After a disastrous 2019, the semiconductor industry is now witnessing a recovery. Notably, the broader iShares PHLX Semiconductor ETF (SOXX) is up 7% year to date and has surged 30.6% over the past six months.
More importantly, it has outperformed the SPDR S&P 500 ETF (SPY), which has gained 5.2% year to date and 15.7% in the past six months.
Notably, per data from The Semiconductor Industry Association (SIA), global semiconductor industry sales were $412.1 billion in 2019, down 12.1% from in 2018. However, fourth-quarter sales of $108.3 billion increased 0.9% sequentially, reflecting a likely turnaround.
According to World Semiconductor Trade Statistics (WSTS), annual global semiconductor sales are expected to witness growth of 5.9% in 2020 and 6.3% in 2021.
Growth Prospects Aplenty for Semiconductor Stocks
Semiconductors are the building blocks of most emerging technologies like AI and IoT. In fact, semiconductors are setting the pace for technology modernization, in turn, digitizing healthcare, transport, financial systems, defense, agriculture, and retail, among others.
Moreover, robust adoption of cloud computing, autonomous vehicles, advanced driver assisted systems (ADAS), gaming, wearables, drones and VR/AR devices is fueling massive growth in the semiconductor space.
Additionally, excess NAND and DRAM inventory, which limited growth for the most part of 2019, is expected to normalize, thereby improving average selling price in 2020.
The accelerated deployment of 5G technology — the next-generation wireless revolution — is likely to spur further growth.
Although the coronavirus outbreak in China is a headwind, we believe the negative impact on the sector will be limited.
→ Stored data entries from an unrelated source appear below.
File: src/hw/pmc_pkg.sv
// package: register layout, reset values and timing counts of the power mode controller
package pmc_pkg;
   // apb byte offset of the power control register
   localparam logic [7:0] PWR_CTRL_OFF = 8'h00;
   // read-only status word: mode, settling, wake cause
   localparam logic [7:0] PWR_STAT_OFF = 8'h04;
   // field positions in power_control_reg
   localparam int BAUD_DOUBLE_POS = 7;
   localparam int FRAME_ERR_SEL_POS = 6;
   localparam int RSVD_POS = 5;
   localparam int POWER_ON_FLAG_POS = 4;
   localparam int GEN_FLAG_HI_POS = 3;
   localparam int GEN_FLAG_LO_POS = 2;
   localparam int POWERDOWN_POS = 1;
   localparam int IDLE_POS = 0;
   // reset value: power-on flag set, everything else clear
   localparam logic [7:0] PWR_CTRL_RST = 8'h10;
   // bits that software can write; bit 5 stays zero
   localparam logic [7:0] PWR_CTRL_WMASK = 8'hDF;
   // clock figures
   localparam int CLK_FREQ_HZ = 50000000;
   localparam int SETTLE_COUNTS = 32768;
   localparam int RESET_IDLE_CLOCKS = 24;
   localparam int RESET_PD_MS = 10;
   localparam int RESET_PD_CYCLES = RESET_PD_MS * (CLK_FREQ_HZ / 1000);
   localparam int PD_GUARD_US = 4;
   localparam int PD_GUARD_CYCLES = PD_GUARD_US * (CLK_FREQ_HZ / 1000000);
   // execution resumes here after a reset wake-up
   localparam logic [15:0] RESET_VECTOR = 16'h0000;
   // number of wake pins: four irq, receive, two counters
   localparam int WAKE_PINS = 7;
   typedef enum logic [1:0] {PMC_RUN, PMC_IDLE, PMC_PDOWN, PMC_SETTLE} pmc_state_t;
endpackage : pmc_pkg

File: src/hw/pmc_wake_edge.sv
// module: falling-edge detector for one wake pin
`timescale 1ns/1ns
module pmc_wake_edge
(
   input wire logic core_clk,
   input wire logic rst,
   input wire logic pin,
   output logic fall
);
   logic prev_r;

   // previous level; pins are already synchronous
   always_ff @(posedge core_clk)
   begin
      if (rst)
         prev_r <= 1'b1;
      else
         prev_r <= pin;
   end

   // one-cycle pulse on a high to low step
   assign fall = prev_r & ~pin;
endmodule : pmc_wake_edge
Moreover, signing of the phase one deal to de-escalate the trade war between the United States and China bodes well for the industry’s growth.
In view of the aforesaid positive factors, we have zeroed in on five semiconductor stocks that are likely to outperform the market and boost your portfolio returns.
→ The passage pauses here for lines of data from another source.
**src/verilog/pmdc_pkg.sv**
```systemverilog
// Constants shared by the duty controller core and its PWM generator.
// Assumes a 100 MHz system clock and 12-bit scaled feedback and target.
package pmdc_pkg;

  // ********************************************************
  // Clock and timing
  // ********************************************************
  localparam int unsigned CLK_HZ = 100_000_000;
  localparam int unsigned PWM_FAST_HZ = 20_000;
  localparam int unsigned PWM_SLOW_HZ = 5_000;
  localparam int unsigned PWM_FAST_CYC = CLK_HZ / PWM_FAST_HZ;
  localparam int unsigned PWM_SLOW_CYC = CLK_HZ / PWM_SLOW_HZ;

  // ********************************************************
  // Register map, word addresses on the plain port
  // ********************************************************
  localparam logic [3:0] ADDR_CTRL = 4'h0;
  localparam logic [3:0] ADDR_TARGET = 4'h1;
  localparam logic [3:0] ADDR_FEEDBACK = 4'h2;
  localparam logic [3:0] ADDR_PCOEF = 4'h3;
  localparam logic [3:0] ADDR_ICOEF = 4'h4;
  localparam logic [3:0] ADDR_DCOEF = 4'h5;
  localparam logic [3:0] ADDR_PERIOD = 4'h6;
  localparam logic [3:0] ADDR_ILIMIT = 4'h7;
  localparam logic [3:0] ADDR_DEADZONE = 4'h8;
  localparam logic [3:0] ADDR_MAXDUTY = 4'h9;
  localparam logic [3:0] ADDR_DUTY = 4'ha;
  localparam logic [3:0] ADDR_INTEG = 4'hb;
  localparam logic [3:0] ADDR_STATUS = 4'hc;

  // Control register bit positions
  localparam int unsigned CTRL_FB_EN = 0;
  localparam int unsigned CTRL_IRESET = 1;
  localparam int unsigned CTRL_INVERT = 2;
  localparam int unsigned CTRL_SLOW = 3;
  localparam int unsigned CTRL_RUN = 4;

  // Coefficient layout: numerator [15:0], shift exponent [20:16]
  localparam int unsigned COEF_SH_LSB = 16;

  // ********************************************************
  // Ranges and reset values
  // ********************************************************
  localparam logic signed [15:0] DUTY_MAX = 16'sd600;
  localparam logic signed [15:0] TARGET_MID = 16'sd2048;
  localparam logic [14:0] ILIMIT_MAX = 15'h7fff;
  localparam logic [4:0] ISHIFT_MIN = 5'h03;
  localparam logic [4:0] ISHIFT_MAX = 5'h12;
  localparam logic [31:0] PERIOD_RST = 32'h000f4240;
  localparam logic [14:0] ILIMIT_RST = 15'h03e8;
  localparam logic [9:0] MAXDUTY_RST = 10'h258;
  localparam logic [11:0] TARGET_RST = 12'h800;
  localparam logic [4:0] CTRL_RST = 5'h11;

endpackage

```
**src/verilog/pmdc_pwm_if.sv**
```systemverilog
// Interface carrying the applied duty and carrier setup to the PWM stage.
// Assumes both ends share the system clock.
`timescale 1ns/1ns
interface pmdc_pwm_if;
  logic signed [15:0] duty;
  logic invert;
  logic slow;
  modport core (output duty, output invert, output slow);
  modport pwm (input duty, input invert, input slow);
endinterface // pmdc_pwm_if

```
**src/verilog/pmdc_core.sv**
```systemverilog
// Closed-loop duty controller: periodic PID step, wind-up guards,
// dead zone with hysteresis, saturation, and PWM drive of an H-bridge.
// Assumes feedback and target written by software over the plain port.
//
// Functional notes
// - Duty is P*err plus I*integ plus D*deriv
// - Integral adds error once each period
// - Derivative is error minus previous error
// - Error is scaled feedback minus target
// - Gains are numerator over power of two
// - Integral shift limited to 3..18
// - One calculation per configurable period
// - Integral magnitude clamped to limit
// - Optional integral reset on large proportional
// - Inside dead zone: zero duty, clear integral
// - Leave dead zone above twice its width
// - Applied duty spans -600 to 600
// - Positive duty drives A high, B low
// - Inversion swaps the two outputs
// - Carrier selectable at 20 or 5 kHz
// - Feedback off: duty is target minus 2048
//
// Our own choices: the register offsets and the address-and-strobe port.
`timescale 1ns/1ns
module pmdc_core
  import pmdc_pkg::*;
(
  // Clock and reset
  input wire logic clk,
  input wire logic rst,
  // Register port
  input wire logic [3:0] reg_addr,
  input wire logic [31:0] reg_wdata,
  input wire logic reg_wr,
  input wire logic reg_rd,
  output logic [31:0] reg_rdata_q,
  // Bridge drive
  output logic out_a_q,
  output logic out_b_q,
  // Period strobe for observation
  output logic step_q
);

  typedef enum logic [1:0] {
    PMDC_IDLE = 2'b00,
    PMDC_CALC = 2'b01,
    PMDC_APPLY = 2'b10
  } pmdc_state_e;

  // ********************************************************
  // Helpers
  // ********************************************************
  // Scales by numerator then arithmetic shift; 64 bits avoid wrap.
  function automatic logic signed [63:0] gain(
    input logic signed [31:0] v, input logic [20:0] c);
    logic signed [63:0] p;
    p = 64'(v) * $signed({48'h0, c[15:0]});
    gain = p >>> c[COEF_SH_LSB +: 5];
  endfunction

  function automatic logic signed [31:0] absv(input logic signed [31:0] v);
    absv = v[31] ? -v : v;
  endfunction

  // ********************************************************
  // Software registers
  // ********************************************************
  logic [4:0] ctrl_q;
  logic [11:0] target_q;
  logic [11:0] fbk_q;
  logic [20:0] pcoef_q;
  logic [20:0] icoef_q;
  logic [20:0] dcoef_q;
  logic [31:0] period_q;
  logic [14:0] ilimit_q;
  logic [11:0] dzone_q;
  logic [9:0] maxduty_q;
  logic [4:0] ish_w;

  // Out-of-range integral shift is pulled into 3..18 on write
  always_comb begin
    ish_w = reg_wdata[COEF_SH_LSB +: 5];
    if (ish_w < ISHIFT_MIN) ish_w = ISHIFT_MIN;
    if (ish_w > ISHIFT_MAX) ish_w = ISHIFT_MAX;
  end

  always_ff @(posedge clk or posedge rst) begin
    if (rst) begin
      ctrl_q <= CTRL_RST;
      target_q <= TARGET_RST;
      fbk_q <= TARGET_RST;
      pcoef_q <= '0;
      icoef_q <= {ISHIFT_MIN, 16'h0};
      dcoef_q <= '0;
      period_q <= PERIOD_RST;
      ilimit_q <= ILIMIT_RST;
      dzone_q <= '0;
      maxduty_q <= MAXDUTY_RST;
    end else if (reg_wr) begin
      case (reg_addr)
        ADDR_CTRL: ctrl_q <= reg_wdata[4:0];
        ADDR_TARGET: target_q <= reg_wdata[11:0];
        ADDR_FEEDBACK: fbk_q <= reg_wdata[11:0];
        ADDR_PCOEF: pcoef_q <= reg_wdata[20:0];
        ADDR_ICOEF: icoef_q <= {ish_w, reg_wdata[15:0]};
        ADDR_DCOEF: dcoef_q <= reg_wdata[20:0];
        ADDR_PERIOD: period_q <= (reg_wdata == 32'h0) ? 32'h1 : reg_wdata;
        ADDR_ILIMIT: ilimit_q <= reg_wdata[14:0];
        ADDR_DEADZONE: dzone_q <= reg_wdata[11:0];
        ADDR_MAXDUTY: begin
          maxduty_q <= (reg_wdata[9:0] > 10'(DUTY_MAX)) ? 10'(DUTY_MAX)
                                                      : reg_wdata[9:0];
        end
        default: begin
        end
      endcase
    end
  end

  // ********************************************************
  // Period timer
  // ********************************************************
  logic [31:0] tick_q;
  logic tick;
  assign tick = ctrl_q[CTRL_RUN] && (tick_q >= period_q - 32'h1);

  always_ff @(posedge clk or posedge rst) begin
    if (rst) begin
      tick_q <= '0;
    end else if (tick || !ctrl_q[CTRL_RUN]) begin
      tick_q <= '0;
    end else begin
      tick_q <= tick_q + 32'h1;
    end
  end

  // ********************************************************
  // Control step
  // ********************************************************
  pmdc_state_e state_q;
  logic signed [31:0] err_q;
  logic signed [31:0] perr_q;
  logic signed [31:0] integ_q;
  logic signed [15:0] duty_q;
  logic dz_q;
  logic signed [31:0] err_w;
  logic signed [31:0] isum;
  logic signed [31:0] ilim;
  logic signed [31:0] iclmp;
  logic signed [63:0] pterm;
  logic signed [63:0] sum;
  logic signed [31:0] mag_e;
  logic dz_next;
  logic signed [15:0] sat;

  always_comb begin
    err_w = 32'($signed({1'b0, fbk_q}))
      - 32'($signed({1'b0, target_q}));
    mag_e = absv(err_q);
    dz_next = dz_q
      ? (mag_e <= 32'($signed({1'b0, dzone_q, 1'b0})))
      : (mag_e < 32'($signed({1'b0, dzone_q})));
    ilim = 32'($signed({1'b0, ilimit_q}));
    isum = integ_q + err_q;
    iclmp = isum > ilim ? ilim : (isum < -ilim ? -ilim : isum);
    pterm = gain(err_q, pcoef_q);
    if (ctrl_q[CTRL_IRESET] &&
        absv(32'(pterm)) > 32'($signed({1'b0, maxduty_q}))) begin
      iclmp = '0;
    end
    if (dz_next) iclmp = '0;
    sum = pterm + gain(iclmp, icoef_q)
      + gain(err_q - perr_q, dcoef_q);
    if (!ctrl_q[CTRL_FB_EN]) begin
      sum = 64'($signed({1'b0, target_q})) - 64'(TARGET_MID);
    end else if (dz_next) begin
      sum = '0;
    end
    if (sum > 64'(DUTY_MAX)) sat = DUTY_MAX;
    else if (sum < -64'(DUTY_MAX)) sat = -DUTY_MAX;
    else sat = 16'(sum);
  end

  always_ff @(posedge clk or posedge rst) begin
    if (rst) begin
      state_q <= PMDC_IDLE;
      err_q <= '0;
      perr_q <= '0;
      integ_q <= '0;
      duty_q <= '0;
      dz_q <= 1'b0;
      step_q <= 1'b0;
    end else begin
      step_q <= 1'b0;
      case (state_q)
        PMDC_IDLE: begin
          if (tick) begin
            err_q <= err_w;
            state_q <= PMDC_CALC;
          end
        end
        PMDC_CALC: begin
          integ_q <= ctrl_q[CTRL_FB_EN] ? iclmp : '0;
          dz_q <= ctrl_q[CTRL_FB_EN] & dz_next;
          duty_q <= sat;
          state_q <= PMDC_APPLY;
        end
        PMDC_APPLY: begin
          perr_q <= err_q;
          step_q <= 1'b1;
          state_q <= PMDC_IDLE;
        end
        default: state_q <= PMDC_IDLE;
      endcase
    end
  end

  // ********************************************************
  // Read port
  // ********************************************************
  always_ff @(posedge clk or posedge rst) begin
    if (rst) begin
      reg_rdata_q <= '0;
    end else if (reg_rd) begin
      case (reg_addr)
        ADDR_CTRL: reg_rdata_q <= {27'h0, ctrl_q};
        ADDR_TARGET: reg_rdata_q <= {20'h0, target_q};
        ADDR_FEEDBACK: reg_rdata_q <= {20'h0, fbk_q};
        ADDR_PCOEF: reg_rdata_q <= {11'h0, pcoef_q};
        ADDR_ICOEF: reg_rdata_q <= {11'h0, icoef_q};
        ADDR_DCOEF: reg_rdata_q <= {11'h0, dcoef_q};
        ADDR_PERIOD: reg_rdata_q <= period_q;
        ADDR_ILIMIT: reg_rdata_q <= {17'h0, ilimit_q};
        ADDR_DEADZONE: reg_rdata_q <= {20'h0, dzone_q};
        ADDR_MAXDUTY: reg_rdata_q <= {22'h0, maxduty_q};
        ADDR_DUTY: reg_rdata_q <= 32'(duty_q);
        ADDR_INTEG: reg_rdata_q <= integ_q;
        ADDR_STATUS: reg_rdata_q <= {30'h0, state_q != PMDC_IDLE, dz_q};
        default: reg_rdata_q <= '0;
      endcase
    end else begin
      reg_rdata_q <= '0;
    end
  end

  // ********************************************************
  // PWM stage
  // ********************************************************
  pmdc_pwm_if pwm_bus ();
  assign pwm_bus.duty = duty_q;
  assign pwm_bus.invert = ctrl_q[CTRL_INVERT];
  assign pwm_bus.slow = ctrl_q[CTRL_SLOW];

  pmdc_pwm pmdc_pwm_inst (
    .clk(clk),
    .rst(rst),
    .cfg(pwm_bus.pwm),
    .out_a_q(out_a_q),
    .out_b_q(out_b_q)
  );
endmodule // pmdc_core

```
**src/verilog/pmdc_pwm.sv**
```systemverilog
// PWM generator for the two H-bridge half outputs.
// Assumes duty already saturated to -600..600 by the core.
`timescale 1ns/1ns
module pmdc_pwm
  import pmdc_pkg::*;
(
  // Clock and reset
  input wire logic clk,
  input wire logic rst,
  // Setup from the core
  pmdc_pwm_if.pwm cfg,
  // Bridge drive
  output logic out_a_q,
  output logic out_b_q
);

  logic [14:0] cnt_q;
  logic [14:0] top;
  logic [14:0] cmp;
  logic [9:0] mag;
  logic drive;
  logic fwd;

  // ********************************************************
  // Carrier and compare
  // ********************************************************
  always_comb begin
    top = cfg.slow ? 15'(PWM_SLOW_CYC - 1)
                   : 15'(PWM_FAST_CYC - 1);
    mag = cfg.duty[15] ? 10'(-cfg.duty) : 10'(cfg.duty);
    // Compare is |duty|/600 of the carrier, so full duty never drops
    cmp = cfg.slow ? 15'((25'(mag) * 25'd20000) / 25'd600)
                   : 15'((25'(mag) * 25'd5000) / 25'd600);
    drive = cnt_q < cmp;
    fwd = ~cfg.duty[15] ^ cfg.invert;
  end

  always_ff @(posedge clk or posedge rst) begin
    if (rst) begin
      cnt_q <= '0;
    end else if (cnt_q >= top) begin
      cnt_q <= '0;
    end else begin
      cnt_q <= cnt_q + 15'd1;
    end
  end

  // Off phase brakes: both outputs low
  always_ff @(posedge clk or posedge rst) begin
    if (rst) begin
      out_a_q <= 1'b0;
      out_b_q <= 1'b0;
    end else begin
      out_a_q <= drive & fwd;
      out_b_q <= drive & ~fwd;
    end
  end
endmodule // pmdc_pwm

```
**config.mk**
```make
export PLATFORM = sky130hd
export DESIGN_NAME = pmdc_core
export DESIGN_NICKNAME = d
export VERILOG_FILES = /design/src/verilog/pmdc_pkg.sv /design/src/verilog/pmdc_pwm_if.sv /design/src/verilog/pmdc_core.sv /design/src/verilog/pmdc_pwm.sv
export SDC_FILE = /design/constraint.sdc
export NUM_CORES = 2
export LEC_CHECK = 0
export ABC_AREA = 0
export BUFFER_PORTS_ARGS = -buffer_cell sky130_fd_sc_hd__buf_4
export CAP_MARGIN = 0
export CORE_UTILIZATION = 24
export CTS_CLUSTER_SIZE = 8
export DETAILED_ROUTE_END_ITERATION = 8
export PLACE_DENSITY_LB_ADDON = 0.3
export SKIP_LAST_GASP = 1
export SYNTH_ARGS = -nofsm -noshare
export SYNTH_HDL_FRONTEND = slang
export SYNTH_SLANG_ARGS = --single-unit
```
**constraint.sdc**
```tcl
create_clock -name clk -period 61.4 [get_ports clk]
set_input_delay 0 -clock clk [delete_from_list [all_inputs] [get_ports clk]]
set_output_delay 0 -clock clk [all_outputs]
set_load 0.02 [all_outputs]
```
# Word level (Yosys, flattened, before mapping)
# Cells that the tools add are included.
word_totals:
  out_inout_bits: 35
  ff_bits: 320
  in_bits: 40
  elab_cells: 124
classes:
  mux: 26
  n_reduce_logical: 19
  add_sub_neg: 13
  n_lt_le_gt_ge: 13
  n_div: 2
  n_shift: 3
  bitwise_logic: 6
  n_mul: 5
  n_eq_ne: 15
ops:
  columns: ["operator", "count"]
  rows:
  - ["case mux 32 bit (13 select lines)", 1]
  - ["2-to-1 mux 32 bit", 10]
  - ["adder 64 bit", 2]
  - ["2-to-1 mux 64 bit", 2]
  - [">>> shifter 49 x 5 -> 64 bit", 2]
  - ["multiplier 32 x 17 -> 49 bit", 2]
  - ["> comparator 64 x 11 -> 1 bit, second input constant", 1]
  - ["less-than comparator 64 x 11 -> 1 bit, second input constant", 1]
  - [">>> shifter 30 x 5 -> 64 bit", 1]
  - ["2-to-1 mux 15 bit", 3]
  - ["multiplier 10 x 10 -> 20 bit, second input constant", 2]
  - ["adder 32 x 1 -> 32 bit, second input constant", 1]
  - ["adder 32 x 13 -> 32 bit", 1]
  - ["greater-or-equal comparator 32 bit", 1]
  - ["> comparator 32 x 11 -> 1 bit", 1]
  - ["> comparator 32 x 16 -> 1 bit", 1]
  - ["<= comparator 32 x 14 -> 1 bit", 1]
  - ["logical NOT 32 bit", 1]
  - ["less-than comparator 32 x 13 -> 1 bit", 1]
  - ["less-than comparator 32 bit", 1]
  - ["2-to-1 mux 16 bit", 2]
  - ["negator 13 -> 32 bit", 1]
  - ["negator 15 -> 32 bit", 1]
  - ["negator 32 bit", 1]
  - ["other kinds (36)", 61]

# Depth between registers and ports, before layout
logic_depth:
  word_depth: 17
  mapped_depth: 165
  ltp_nobuf: 162

# Hierarchy
# Synthesis repeated with hierarchy kept, for this count alone.
hier_totals:
  hier_cells: 9153
  hier_area_um2: 76972.6
by_module_without_submodules:
  columns: ["mod", "area_each_um2", "instances", "seq_area_each_um2", "cells_each"]
  rows:
  - ["pmdc_core", 67975.2, 1, 7611.0, 7937]
  - ["pmdc_pwm", 8997.4, 1, 425.4, 1216]

# Worst setup path after synthesis
# Ideal clock, no wire load.
synth_path:
  kind: "register to register"
  from: "reg err_q[1]"
  to: "reg duty_q[10]"
  required_ns: 61.282
  period_less_slack_ns: 29.366
  t_arrival_ns: 29.248
  slack_ns: 32.034
  setup_ns: 0.118
  stages_incl_launch_ff: 148
  n_path_buf: 5
  cell_sequence: "dfrtp_1 -> clkbuf_1 -> clkbuf_1 -> nand2_1 -> fa_1 -> inv_1 -> fa_1 -> inv_1 -> fa_1 -> inv_1 -> ha_1 -> inv_1 -> fa_1 -> inv_1 -> ha_1 -> ha_1 -> nor2b_1 -> o21ai_0 -> [112 not listed] -> o21bai_1 -> a21o_1 -> a21o_1 -> a21oi_1 -> o21bai_1 -> a31o_2 -> a211oi_1 -> nor3_1 -> a211o_1 -> a21oi_1 -> nor2b_1 -> nor4_1 -> a21oi_1 -> nand4_1 -> a21oi_1 -> o31ai_1 -> a21oi_1 -> a21o_1"
synth_via:
  elab_chain_len: 17
  elab_cells_between_ends: 31
  cone_classes: "add/sub (6); mul (3); order compare (7); shift (3); mux (11); reduce/logical (1)"
synth_lines:
  columns: ["item", "line_no", "rtl"]
  rows:
  - ["start: declaration", "pmdc_core.sv:141", "logic signed [31:0] err_q;"]
  - ["start signal: assignment", "pmdc_core.sv:198", "err_q <= err_w;"]
  - ["multiplier 13 x 17 -> 30 bit", "pmdc_core.sv:57", "p = 64'(v) * $signed({48'h0, c[15:0]});"]
  - [">>> shifter 30 x 5 -> 64 bit", "pmdc_core.sv:58", "gain = p >>> c[COEF_SH_LSB +: 5];"]
  - ["negator 32 bit", "pmdc_core.sv:62", "absv = v[31] ? -v : v;"]
  - ["2-to-1 mux 32 bit", "pmdc_core.sv:62", null]
  - ["> comparator 32 x 11 -> 1 bit", "pmdc_core.sv:168", "absv(32'(pterm)) > 32'($signed({1'b0, maxduty_q}))) begin"]
  - ["logical AND 1 bit", "pmdc_core.sv:167", "if (ctrl_q[CTRL_IRESET] &&"]
  - ["2-to-1 mux 32 bit", "pmdc_core.sv:167", null]
  - ["2-to-1 mux 32 bit", "pmdc_core.sv:171", "if (dz_next) iclmp = '0;"]
  - ["multiplier 32 x 17 -> 49 bit", "pmdc_core.sv:57", null]
  - [">>> shifter 49 x 5 -> 64 bit", "pmdc_core.sv:58", null]
  - ["adder 64 bit", "pmdc_core.sv:172", "sum = pterm + gain(iclmp, icoef_q)"]
  - ["adder 64 bit", "pmdc_core.sv:173", "+ gain(err_q - perr_q, dcoef_q);"]
  - ["2-to-1 mux 64 bit (*)", "pmdc_core.sv:176", "end else if (dz_next) begin"]
  - ["2-to-1 mux 64 bit (*)", "pmdc_core.sv:174", "if (!ctrl_q[CTRL_FB_EN]) begin"]
  - ["less-than comparator 64 x 11 -> 1 bit", "pmdc_core.sv:180", "else if (sum < -64'(DUTY_MAX)) sat = -DUTY_MAX;"]
  - ["2-to-1 mux 16 bit", "pmdc_core.sv:180", null]
  - ["2-to-1 mux 16 bit (*)", "pmdc_core.sv:179", "if (sum > 64'(DUTY_MAX)) sat = DUTY_MAX;"]
  - ["end signal: assignment", "pmdc_core.sv:205", "duty_q <= sat;"]
  - ["end: declaration", "pmdc_core.sv:144", "logic signed [15:0] duty_q;"]
# Mark *: on every way between the ends. The rest lies on a longest branch, timed or not.
# A chain may end at the register's enable or synchronous reset.

# Worst setup path in the final report
layout_path:
  from: "reg err_q[1]"
  to: "reg duty_q[11]"
# Same word-level chain as after synthesis.

==> impl_results.md <==
- Post-synth EDFFs: 0
- CP max FO: 37
- Slew of the pin with the lowest slew margin: 1.268 ns
- Largest family of logic cells by synthesized area: adder cells
- FF-to-FF path depth: 148
- Data arrival, critical path: 36.04 ns
- Full die area: 293000 um^2
- Initial antenna violation count: 13
- # diodes: 0
- Final Skew: 0.08713 ns
- Met3 Routed Length: 10450 um
- CTS max path bufs: 3
- Worst Setup SP: err_q[1]
- Synth Flop Type: dfrtp_1
- First-pass GRT wire length: 367600 um
- Minimum clock period: 35.51 ns
- FMAX: 0.02816 GHz
- Tcrit/Tclk final: 57.83%
- Synth top area cells: fa_1 25%, ha_1 11%, dfrtp_1 11%
- HPWL after detailed placement: 186900 um
- Setup CP Type: reg -> reg
- Maxcap violations: 0
- Ys Warns: 0
- DR WL met2: 111400 um
- CTS Buf Count: 46
- XOR/XNOR Fraction of Synth Area: 4.551%
- Post-synthesis compound-gate area fraction: 14.21%
- Share of flip-flops with an asynchronous set or reset: 100.0%
- R2R Setup Slk: 25.89 ns
- Share of cells above drive strength 1: 8.902%
- Crit. End Element: flop
- Max-slew violations: 0
- Top cells by count, synth: 1105 x inv_1, 879 x fa_1, 822 x nand2_1
- CTS HTree Levels: 2
- Largest net degree at the start of global routing: 160
- Post-CTS Resized: 0
- Initial core utilization: 24.19%
- Hold Crit Class: in -> reg
- Area after DPL: 74600 um^2
- Root Driver: clkbuf_16
- Largest stage delay, worst path: 1.06 ns
- Chip Width: 541.3 um
- Status: completed
- Layout area overhead: 9.422%
- Startpoint Class: flop
- Vias in the first global route: 59970
- Syn avg cell area: 8.684 um^2
- Final setup viols: 0
- Final GP Congestion: 0.9084
- Core Area: 288600 um^2
- Slowest stage cell, crit path: nor2_1
- Final nets: 9468
- CP required: 61.93 ns
- Final Cell Area: 76390 um^2
- Post-synthesis mux area share: 8.605%
- Post-synthesis simple-gate area fraction: 15.93%
- Ports: 75
- DR DRC count: 0
- Skew-Pair Late Insertion Delay: 0.66 ns
- # clock sinks: 320
- CTS tree: yes
- Final hold vios: 0
- Via-per-instance ratio: 4.892
- GRT overflow: 0
- Synth cell types: 150
- Detailed-router iteration count before antenna repair: 7
- PortBufs: 74
- Setup ws final: 25.89 ns
- Synthesized cell area: 69810 um^2
- GRT Resource Usage Total: 15.95%
- Worst setup path endpoint: duty_q[11]
- Synth top area share: 25.21%
- Syn_nets: 9597
- Metal-1 WL: 105900 um
- Post-synthesis adder-cell area fraction: 36.70%
- DRT Wirelength: 235100 um
- Relative slew slack: 14.54%
- Largest area contributor in the netlist: fa_1
- Depth of the worst hold-timing path: 5
- Number of synthesized register bits: 320
- Routed WL per cell: 19.88 um
- Worst R2R End: duty_q[11]
- Mapped Cells: 8039
- Seq/Total Area, Yosys: 11.51%
- Total negative setup slack: 0 ns
- Detailed-route via count: 57830
- Final antenna-violating net count: 0
- Worst r2r src: err_q[1]
- Placement Setup Slack: 26.32 ns
- Die Height: 541.3 um
- RSZ-0062 raised after global routing: no
- Most frequent cell after synthesis: inv_1
- Iter 0 DRT Violations: 4297
- Clock-pin transition on the worst setup and hold timing paths: 0.05 ns
- Std cell rows: 197
- Uppermost layer routed: met5
-- cell usage in the layout (no fill, tap or decap), drive strengths merged, types with 37 or more instances in the layout --
cell type and instances:
o211ai 37, nor2 441, clkbuf 77, o21bai 100, dfrtp 297, ha 639, a21o 86, o21ai 299
nand2 823, a21oi 411, buf 194, nand4 64, inv 1116, fa 879, nor4 47, a22oi 54
nand2b 67, mux2i 289, nand3 107, xor2 96, nor2b 75, a211oi 63, xnor2 262, a31oi 62
and2 419, nor3 117, mux2 243, a22o 54, dlygate4sd3 40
These stocks have a favorable combination of a VGM Score of A or B and a Zacks Rank #1 (Strong Buy) or 2 (Buy). You can see the complete list of today’s Zacks #1 Rank stocks here.
Per the Zacks’ proprietary methodology, stocks with such a favorable combination offer good investment opportunities.
These stocks have also outperformed the S&P 500 in the past year.
Amkor Technology AMKR is benefiting from the rising need for advanced packaging technologies in the consumer and mobile markets. Further, it is witnessing growing demand for advanced chips and modules in the computing market.
The company sports a Zacks Rank #1 and has a VGM Score of A. Moreover, the Zacks Consensus Estimate for 2020 earnings has increased 25% to $1 per share in the past 30 days.
Cirrus Logic CRUS has been benefiting from robust demand for smartphone components, as well as smart codecs and amplifiers in wired and wired and wireless headphones. Rising demand for boosted amplifiers in tablets and laptops is also a tailwind.
The company sports a Zacks Rank of #1 and has a VGM Score of B. Moreover, the Zacks Consensus Estimate for fiscal 2021 earnings has increased 14.4% to $3.89 per share in the past 30 days.
Qorvo QRVO is benefiting from the robust adoption of its wireless connectivity, base station and Gallium Nitride (GaN) technology-based solutions. Moreover, its expanding portfolio of 5G solutions amid accelerated deployment of 5G bodes well for the company.
The company has a Zacks Rank of #1 and a VGM Score of B. Moreover, the consensus mark for fiscal 2021 earnings has increased 3.5% to $7.01 per share in the past 30 days.
Intel INTC is benefiting from its data-centric focus. Strong adoption of its second-gen Xeon scalable processors as well as solid demand from cloud service providers is driving data centric businesses. The company is planning nine product releases on 10 nm this year. Moreover, it is adding 25% wafer capacity across its 14 nm and 10 nm nodes in 2020.
The company has a Zacks Rank #2 and a VGM Score of A. Additionally, the Zacks Consensus Estimate for 2020 earnings has increased 5.7% to $4.99 per share in the past 30 days.
Lam Research LRCX is benefiting from continued strength in logic and foundry spending. Transition to new data-enabled economy, in which DRAM and NAND continue to gain from density growth, is also aiding the company’s prospects. Moreover, robust adoption of 3D architecture is driving its non-memory segments.
The company carries a Zacks Rank of 2 and has a VGM Score of B. Moreover, the Zacks Consensus Estimate for fiscal 2020 earnings has increased 10.7% to $16.82 per share in the past 30 days.